Robert, that was a great explanation! I appreciate all of the other
replies too. A couple more question to make sure I understand
correctly…

So in all honesty this little button doesn’t have much to do with the
overall process, but it makes it easier for the user to see the last
account number used so they can assign the next available account when
submitting new records. New records will be infrequent so the idea
that more than one user is posting them is probably unlikely but still
possible. I can check for this prior to saving the record.

Robert, to make sure I understand what you are saying let me summarize
my understanding…

The form submission “in it’s entirety” is considered the “event” - the
only way to provide the user with information like what I want to do
is either when the page loads, via a refresh (Post) of some sort, or a
tricky ajax event.
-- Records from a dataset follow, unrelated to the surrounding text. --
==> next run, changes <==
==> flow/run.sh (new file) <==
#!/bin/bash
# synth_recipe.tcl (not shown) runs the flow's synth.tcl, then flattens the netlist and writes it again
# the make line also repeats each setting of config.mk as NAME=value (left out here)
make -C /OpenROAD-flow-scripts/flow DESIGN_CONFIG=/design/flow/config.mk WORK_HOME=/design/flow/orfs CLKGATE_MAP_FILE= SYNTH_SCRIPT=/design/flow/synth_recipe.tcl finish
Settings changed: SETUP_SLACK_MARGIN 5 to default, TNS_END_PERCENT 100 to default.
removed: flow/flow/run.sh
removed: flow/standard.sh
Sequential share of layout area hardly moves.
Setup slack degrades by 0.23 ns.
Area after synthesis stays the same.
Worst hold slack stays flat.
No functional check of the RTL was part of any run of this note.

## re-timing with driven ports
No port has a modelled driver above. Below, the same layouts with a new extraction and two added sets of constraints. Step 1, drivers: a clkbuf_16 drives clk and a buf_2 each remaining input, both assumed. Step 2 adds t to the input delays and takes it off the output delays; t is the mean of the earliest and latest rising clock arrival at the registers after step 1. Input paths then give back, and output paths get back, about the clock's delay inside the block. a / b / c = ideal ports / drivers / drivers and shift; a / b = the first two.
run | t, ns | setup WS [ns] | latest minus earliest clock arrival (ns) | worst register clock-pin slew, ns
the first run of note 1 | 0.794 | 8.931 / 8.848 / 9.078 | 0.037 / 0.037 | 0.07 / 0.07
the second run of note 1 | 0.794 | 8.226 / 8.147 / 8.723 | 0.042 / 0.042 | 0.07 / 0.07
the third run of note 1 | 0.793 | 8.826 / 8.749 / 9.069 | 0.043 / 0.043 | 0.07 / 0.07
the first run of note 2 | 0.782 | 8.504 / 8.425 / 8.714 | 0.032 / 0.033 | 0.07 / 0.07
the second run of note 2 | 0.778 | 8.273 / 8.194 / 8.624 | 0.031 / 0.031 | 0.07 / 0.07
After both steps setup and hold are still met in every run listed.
It’s not possible to call little events via buttons
or forms when dealing with a web application unless I use ajax - is
that correct?

I really appreciate the help - this is something I have been grappling
with in my brain. It’s simply a hold over from how I learned to
program - for better or worse.

Thanks!

Chris

On Sep 2, 2:19 pm, Robert W. [email protected]

So I can basically place “if” statements in the action based upon the
identification of the submit button right? That seems pretty easy
although I could see how this might be messy if a user has filled out
another part of the form and you want to make sure that information is
either saved prior to them using another type of submit button. Can
all of this be circumvented using ajax within the form? With the use
of Ajax can I submit a single call to an action without worrying about
anything else on that form?

Thanks

Chris

2009/9/3 Marnen Laibow-Koser [email protected]:

Robert, to make sure I understand what you are saying let me summarize
you like on a given page. Â However, absent JavaScript, each form can
only have one submit action.

Just a small clarification on this, each form can have only one submit
action but it can have multiple buttons that call the action. So
you can, for example have two buttons labelled Do it and Cancel using
<%= submit_tag “Do it” %>
<%= submit_tag “Cancel” %>
and then in the action determine which button was pressed by examining
params[:commit]

Colin

internetchris wrote:

So I can basically place “if” statements in the action based upon the
identification of the submit button right?

Yes. You could have a dispatcher in the controller that does this,
although I do not recommend doing this frequently – it may be messy.
Remember that you can use multiple forms or plain old links.

That seems pretty easy
although I could see how this might be messy if a user has filled out
another part of the form and you want to make sure that information is
either saved prior to them using another type of submit button.

Uh, what? You only get one submission at a time.

Can
all of this be circumvented using ajax within the form? With the use
of Ajax can I submit a single call to an action without worrying about
anything else on that form?

Sure. But of course it won’t work if the client has JS turned off.

Thanks

Best,

Marnen Laibow-Koser
http://www.marnen.org
[email protected]

Chris

Many thanks to everyone, my questions have been satisfied.